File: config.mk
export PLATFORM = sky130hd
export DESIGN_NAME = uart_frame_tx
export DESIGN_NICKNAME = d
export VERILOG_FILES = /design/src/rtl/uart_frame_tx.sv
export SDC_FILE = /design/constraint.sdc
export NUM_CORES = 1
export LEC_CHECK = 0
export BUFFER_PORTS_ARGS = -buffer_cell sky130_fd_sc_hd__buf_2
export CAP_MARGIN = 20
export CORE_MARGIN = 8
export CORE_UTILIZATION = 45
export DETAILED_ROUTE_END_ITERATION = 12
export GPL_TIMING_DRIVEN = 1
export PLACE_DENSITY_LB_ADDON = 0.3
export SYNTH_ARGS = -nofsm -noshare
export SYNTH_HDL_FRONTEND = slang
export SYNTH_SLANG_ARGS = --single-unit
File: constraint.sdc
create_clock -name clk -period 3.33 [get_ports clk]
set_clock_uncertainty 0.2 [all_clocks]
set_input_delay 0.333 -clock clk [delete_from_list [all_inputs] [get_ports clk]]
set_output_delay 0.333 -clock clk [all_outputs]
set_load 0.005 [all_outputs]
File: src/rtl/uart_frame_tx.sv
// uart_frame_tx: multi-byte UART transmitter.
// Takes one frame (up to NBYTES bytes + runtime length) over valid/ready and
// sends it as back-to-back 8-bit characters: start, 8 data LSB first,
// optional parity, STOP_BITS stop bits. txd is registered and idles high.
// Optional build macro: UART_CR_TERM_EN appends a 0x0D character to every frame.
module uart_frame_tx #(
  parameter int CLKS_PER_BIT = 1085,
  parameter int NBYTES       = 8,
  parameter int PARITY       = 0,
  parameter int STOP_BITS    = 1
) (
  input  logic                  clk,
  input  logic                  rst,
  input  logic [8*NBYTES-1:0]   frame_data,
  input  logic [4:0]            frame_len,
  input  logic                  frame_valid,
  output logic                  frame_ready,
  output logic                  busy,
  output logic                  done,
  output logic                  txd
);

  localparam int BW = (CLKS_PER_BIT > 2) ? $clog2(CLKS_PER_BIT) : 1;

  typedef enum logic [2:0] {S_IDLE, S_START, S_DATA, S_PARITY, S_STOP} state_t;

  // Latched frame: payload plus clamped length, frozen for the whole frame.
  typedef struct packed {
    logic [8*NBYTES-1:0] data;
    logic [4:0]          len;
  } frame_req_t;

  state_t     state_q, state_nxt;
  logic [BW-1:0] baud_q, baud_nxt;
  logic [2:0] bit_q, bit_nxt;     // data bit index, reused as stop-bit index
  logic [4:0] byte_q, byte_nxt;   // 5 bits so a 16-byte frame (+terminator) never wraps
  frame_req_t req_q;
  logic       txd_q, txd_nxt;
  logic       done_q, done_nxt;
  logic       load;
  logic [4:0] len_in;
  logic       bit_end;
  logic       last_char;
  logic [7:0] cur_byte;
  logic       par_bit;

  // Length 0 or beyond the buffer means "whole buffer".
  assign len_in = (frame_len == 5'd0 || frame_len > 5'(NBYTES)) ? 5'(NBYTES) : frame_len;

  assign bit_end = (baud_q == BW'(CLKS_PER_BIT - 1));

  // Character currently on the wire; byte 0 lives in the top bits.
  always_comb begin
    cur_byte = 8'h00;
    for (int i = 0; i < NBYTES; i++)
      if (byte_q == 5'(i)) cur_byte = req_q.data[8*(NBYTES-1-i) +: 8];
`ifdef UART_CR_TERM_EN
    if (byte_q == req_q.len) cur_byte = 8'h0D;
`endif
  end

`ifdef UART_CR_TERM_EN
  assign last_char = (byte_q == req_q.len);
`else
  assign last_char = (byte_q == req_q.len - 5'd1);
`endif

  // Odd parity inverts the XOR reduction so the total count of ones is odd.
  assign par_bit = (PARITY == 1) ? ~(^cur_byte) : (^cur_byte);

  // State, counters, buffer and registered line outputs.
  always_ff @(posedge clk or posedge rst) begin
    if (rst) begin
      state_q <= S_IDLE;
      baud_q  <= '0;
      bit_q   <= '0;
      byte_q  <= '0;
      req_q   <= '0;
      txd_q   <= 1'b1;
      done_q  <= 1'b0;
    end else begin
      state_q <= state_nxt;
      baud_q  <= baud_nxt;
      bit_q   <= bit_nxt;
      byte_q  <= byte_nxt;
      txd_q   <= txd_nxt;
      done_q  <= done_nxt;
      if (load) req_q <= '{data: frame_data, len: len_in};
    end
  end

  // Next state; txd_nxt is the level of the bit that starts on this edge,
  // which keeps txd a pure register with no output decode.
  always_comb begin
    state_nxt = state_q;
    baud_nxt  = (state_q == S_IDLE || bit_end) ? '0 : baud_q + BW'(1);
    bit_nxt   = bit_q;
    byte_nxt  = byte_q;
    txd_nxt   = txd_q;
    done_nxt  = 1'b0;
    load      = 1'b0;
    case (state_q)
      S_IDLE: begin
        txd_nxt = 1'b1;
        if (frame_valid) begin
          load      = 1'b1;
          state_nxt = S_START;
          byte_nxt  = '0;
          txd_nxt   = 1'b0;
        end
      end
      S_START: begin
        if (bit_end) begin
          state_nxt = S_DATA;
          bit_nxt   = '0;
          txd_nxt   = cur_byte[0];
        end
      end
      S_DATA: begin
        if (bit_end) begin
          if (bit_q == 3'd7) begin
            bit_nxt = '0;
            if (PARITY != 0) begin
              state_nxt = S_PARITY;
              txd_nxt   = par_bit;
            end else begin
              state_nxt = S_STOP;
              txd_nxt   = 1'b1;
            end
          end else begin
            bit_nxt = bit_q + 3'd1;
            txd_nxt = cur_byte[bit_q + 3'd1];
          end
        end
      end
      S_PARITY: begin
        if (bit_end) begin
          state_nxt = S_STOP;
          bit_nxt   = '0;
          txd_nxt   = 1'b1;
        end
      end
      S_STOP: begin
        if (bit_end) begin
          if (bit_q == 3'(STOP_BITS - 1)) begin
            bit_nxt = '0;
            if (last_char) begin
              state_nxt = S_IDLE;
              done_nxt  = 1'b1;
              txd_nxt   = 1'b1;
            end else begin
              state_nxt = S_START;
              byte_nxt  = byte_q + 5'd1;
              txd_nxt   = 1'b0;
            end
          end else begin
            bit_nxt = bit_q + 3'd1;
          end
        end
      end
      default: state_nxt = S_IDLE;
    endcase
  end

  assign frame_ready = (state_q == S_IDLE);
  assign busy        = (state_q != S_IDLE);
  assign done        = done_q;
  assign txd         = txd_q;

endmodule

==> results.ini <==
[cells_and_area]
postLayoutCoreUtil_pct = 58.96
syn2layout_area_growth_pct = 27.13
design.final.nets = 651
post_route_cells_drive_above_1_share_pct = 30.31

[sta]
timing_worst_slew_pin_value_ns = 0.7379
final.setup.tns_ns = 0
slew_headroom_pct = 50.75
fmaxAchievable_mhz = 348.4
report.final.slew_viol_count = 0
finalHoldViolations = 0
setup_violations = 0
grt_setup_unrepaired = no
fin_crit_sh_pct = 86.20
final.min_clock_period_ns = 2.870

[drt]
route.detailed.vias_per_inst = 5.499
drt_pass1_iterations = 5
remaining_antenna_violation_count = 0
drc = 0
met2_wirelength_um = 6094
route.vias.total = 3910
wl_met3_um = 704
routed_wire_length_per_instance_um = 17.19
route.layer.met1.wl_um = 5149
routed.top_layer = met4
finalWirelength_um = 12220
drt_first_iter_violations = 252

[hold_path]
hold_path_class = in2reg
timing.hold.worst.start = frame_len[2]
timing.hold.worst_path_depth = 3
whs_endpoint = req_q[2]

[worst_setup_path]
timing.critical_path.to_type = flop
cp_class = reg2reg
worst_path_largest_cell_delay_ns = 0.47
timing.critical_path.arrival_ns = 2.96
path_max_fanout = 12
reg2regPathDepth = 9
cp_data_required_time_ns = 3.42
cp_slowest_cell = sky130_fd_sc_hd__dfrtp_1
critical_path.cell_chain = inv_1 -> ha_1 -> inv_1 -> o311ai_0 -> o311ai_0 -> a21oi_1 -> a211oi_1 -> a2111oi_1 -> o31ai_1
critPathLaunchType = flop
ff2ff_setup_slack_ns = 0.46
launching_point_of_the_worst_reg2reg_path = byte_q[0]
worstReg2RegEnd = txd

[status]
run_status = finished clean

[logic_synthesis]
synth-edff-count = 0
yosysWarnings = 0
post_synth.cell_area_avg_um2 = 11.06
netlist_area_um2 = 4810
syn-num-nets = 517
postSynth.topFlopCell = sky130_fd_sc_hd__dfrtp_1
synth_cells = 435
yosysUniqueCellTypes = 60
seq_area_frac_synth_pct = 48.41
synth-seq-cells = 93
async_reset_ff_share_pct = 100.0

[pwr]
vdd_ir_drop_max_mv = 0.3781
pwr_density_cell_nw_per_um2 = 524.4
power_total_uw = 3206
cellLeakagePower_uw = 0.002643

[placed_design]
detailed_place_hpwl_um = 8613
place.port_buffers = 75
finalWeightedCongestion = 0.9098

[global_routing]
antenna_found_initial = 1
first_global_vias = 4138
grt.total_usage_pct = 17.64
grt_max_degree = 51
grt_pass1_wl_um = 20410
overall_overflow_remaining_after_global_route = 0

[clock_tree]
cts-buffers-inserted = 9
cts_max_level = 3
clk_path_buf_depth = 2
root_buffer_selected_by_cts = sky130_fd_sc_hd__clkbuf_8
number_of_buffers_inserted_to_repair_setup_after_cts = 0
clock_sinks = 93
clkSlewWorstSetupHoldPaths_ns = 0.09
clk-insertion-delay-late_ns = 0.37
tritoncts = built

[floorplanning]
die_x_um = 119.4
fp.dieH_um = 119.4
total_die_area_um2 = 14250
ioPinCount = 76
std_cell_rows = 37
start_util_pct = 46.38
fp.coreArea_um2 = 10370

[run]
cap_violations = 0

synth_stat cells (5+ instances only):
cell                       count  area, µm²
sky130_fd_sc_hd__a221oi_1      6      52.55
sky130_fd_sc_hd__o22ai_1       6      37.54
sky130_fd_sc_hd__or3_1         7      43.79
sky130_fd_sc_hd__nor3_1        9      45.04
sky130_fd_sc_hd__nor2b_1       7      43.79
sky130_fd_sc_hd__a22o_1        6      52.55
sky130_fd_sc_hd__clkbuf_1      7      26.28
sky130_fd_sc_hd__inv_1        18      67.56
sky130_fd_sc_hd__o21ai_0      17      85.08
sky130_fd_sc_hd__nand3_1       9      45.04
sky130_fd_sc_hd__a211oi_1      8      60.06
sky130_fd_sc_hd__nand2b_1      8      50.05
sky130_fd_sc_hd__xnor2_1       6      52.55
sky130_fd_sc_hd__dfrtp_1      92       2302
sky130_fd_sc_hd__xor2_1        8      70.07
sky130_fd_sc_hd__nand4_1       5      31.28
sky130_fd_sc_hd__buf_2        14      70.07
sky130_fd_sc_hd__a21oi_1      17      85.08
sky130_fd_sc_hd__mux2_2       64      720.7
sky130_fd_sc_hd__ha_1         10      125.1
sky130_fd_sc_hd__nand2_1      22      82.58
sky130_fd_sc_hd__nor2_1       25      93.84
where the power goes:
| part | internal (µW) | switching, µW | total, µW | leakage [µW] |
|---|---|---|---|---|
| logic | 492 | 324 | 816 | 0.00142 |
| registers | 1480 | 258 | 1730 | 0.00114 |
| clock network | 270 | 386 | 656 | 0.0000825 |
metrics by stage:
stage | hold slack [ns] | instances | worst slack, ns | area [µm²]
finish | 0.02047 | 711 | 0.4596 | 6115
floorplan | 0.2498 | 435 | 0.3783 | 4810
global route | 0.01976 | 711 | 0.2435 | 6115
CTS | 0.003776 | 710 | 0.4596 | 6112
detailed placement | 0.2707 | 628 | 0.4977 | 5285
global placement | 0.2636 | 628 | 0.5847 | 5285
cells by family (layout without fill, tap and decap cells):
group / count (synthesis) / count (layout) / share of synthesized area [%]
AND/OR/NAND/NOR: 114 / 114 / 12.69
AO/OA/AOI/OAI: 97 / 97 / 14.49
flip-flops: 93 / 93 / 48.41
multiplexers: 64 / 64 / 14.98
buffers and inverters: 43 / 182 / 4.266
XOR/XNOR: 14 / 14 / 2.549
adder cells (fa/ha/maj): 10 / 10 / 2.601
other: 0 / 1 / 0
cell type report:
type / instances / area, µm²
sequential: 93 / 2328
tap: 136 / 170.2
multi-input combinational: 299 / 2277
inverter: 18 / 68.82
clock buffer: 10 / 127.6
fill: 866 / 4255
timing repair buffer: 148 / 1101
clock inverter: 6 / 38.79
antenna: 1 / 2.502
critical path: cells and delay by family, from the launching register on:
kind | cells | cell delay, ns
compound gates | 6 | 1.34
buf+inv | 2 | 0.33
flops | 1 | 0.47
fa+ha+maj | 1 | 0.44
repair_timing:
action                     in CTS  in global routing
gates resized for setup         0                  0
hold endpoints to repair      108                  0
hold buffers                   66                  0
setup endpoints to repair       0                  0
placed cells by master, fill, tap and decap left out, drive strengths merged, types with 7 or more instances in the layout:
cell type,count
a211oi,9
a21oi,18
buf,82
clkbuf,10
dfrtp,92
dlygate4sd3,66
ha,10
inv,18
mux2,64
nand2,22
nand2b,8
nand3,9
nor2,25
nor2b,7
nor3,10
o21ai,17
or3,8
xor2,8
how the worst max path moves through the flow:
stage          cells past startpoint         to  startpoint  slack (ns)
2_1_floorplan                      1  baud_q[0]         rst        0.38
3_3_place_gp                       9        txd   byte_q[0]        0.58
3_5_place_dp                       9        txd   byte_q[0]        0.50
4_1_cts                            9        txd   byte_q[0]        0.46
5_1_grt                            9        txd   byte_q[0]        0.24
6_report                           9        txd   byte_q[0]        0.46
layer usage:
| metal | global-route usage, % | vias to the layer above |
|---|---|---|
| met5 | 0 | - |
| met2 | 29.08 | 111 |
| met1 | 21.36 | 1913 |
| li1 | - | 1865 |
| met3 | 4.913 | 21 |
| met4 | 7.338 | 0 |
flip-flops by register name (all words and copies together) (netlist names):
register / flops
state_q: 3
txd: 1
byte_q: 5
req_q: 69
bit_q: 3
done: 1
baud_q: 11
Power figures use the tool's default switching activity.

══════════

Problem to work on: Determine how many lines of the records hold the word "gates", giving only that number.

Reply to the task: 2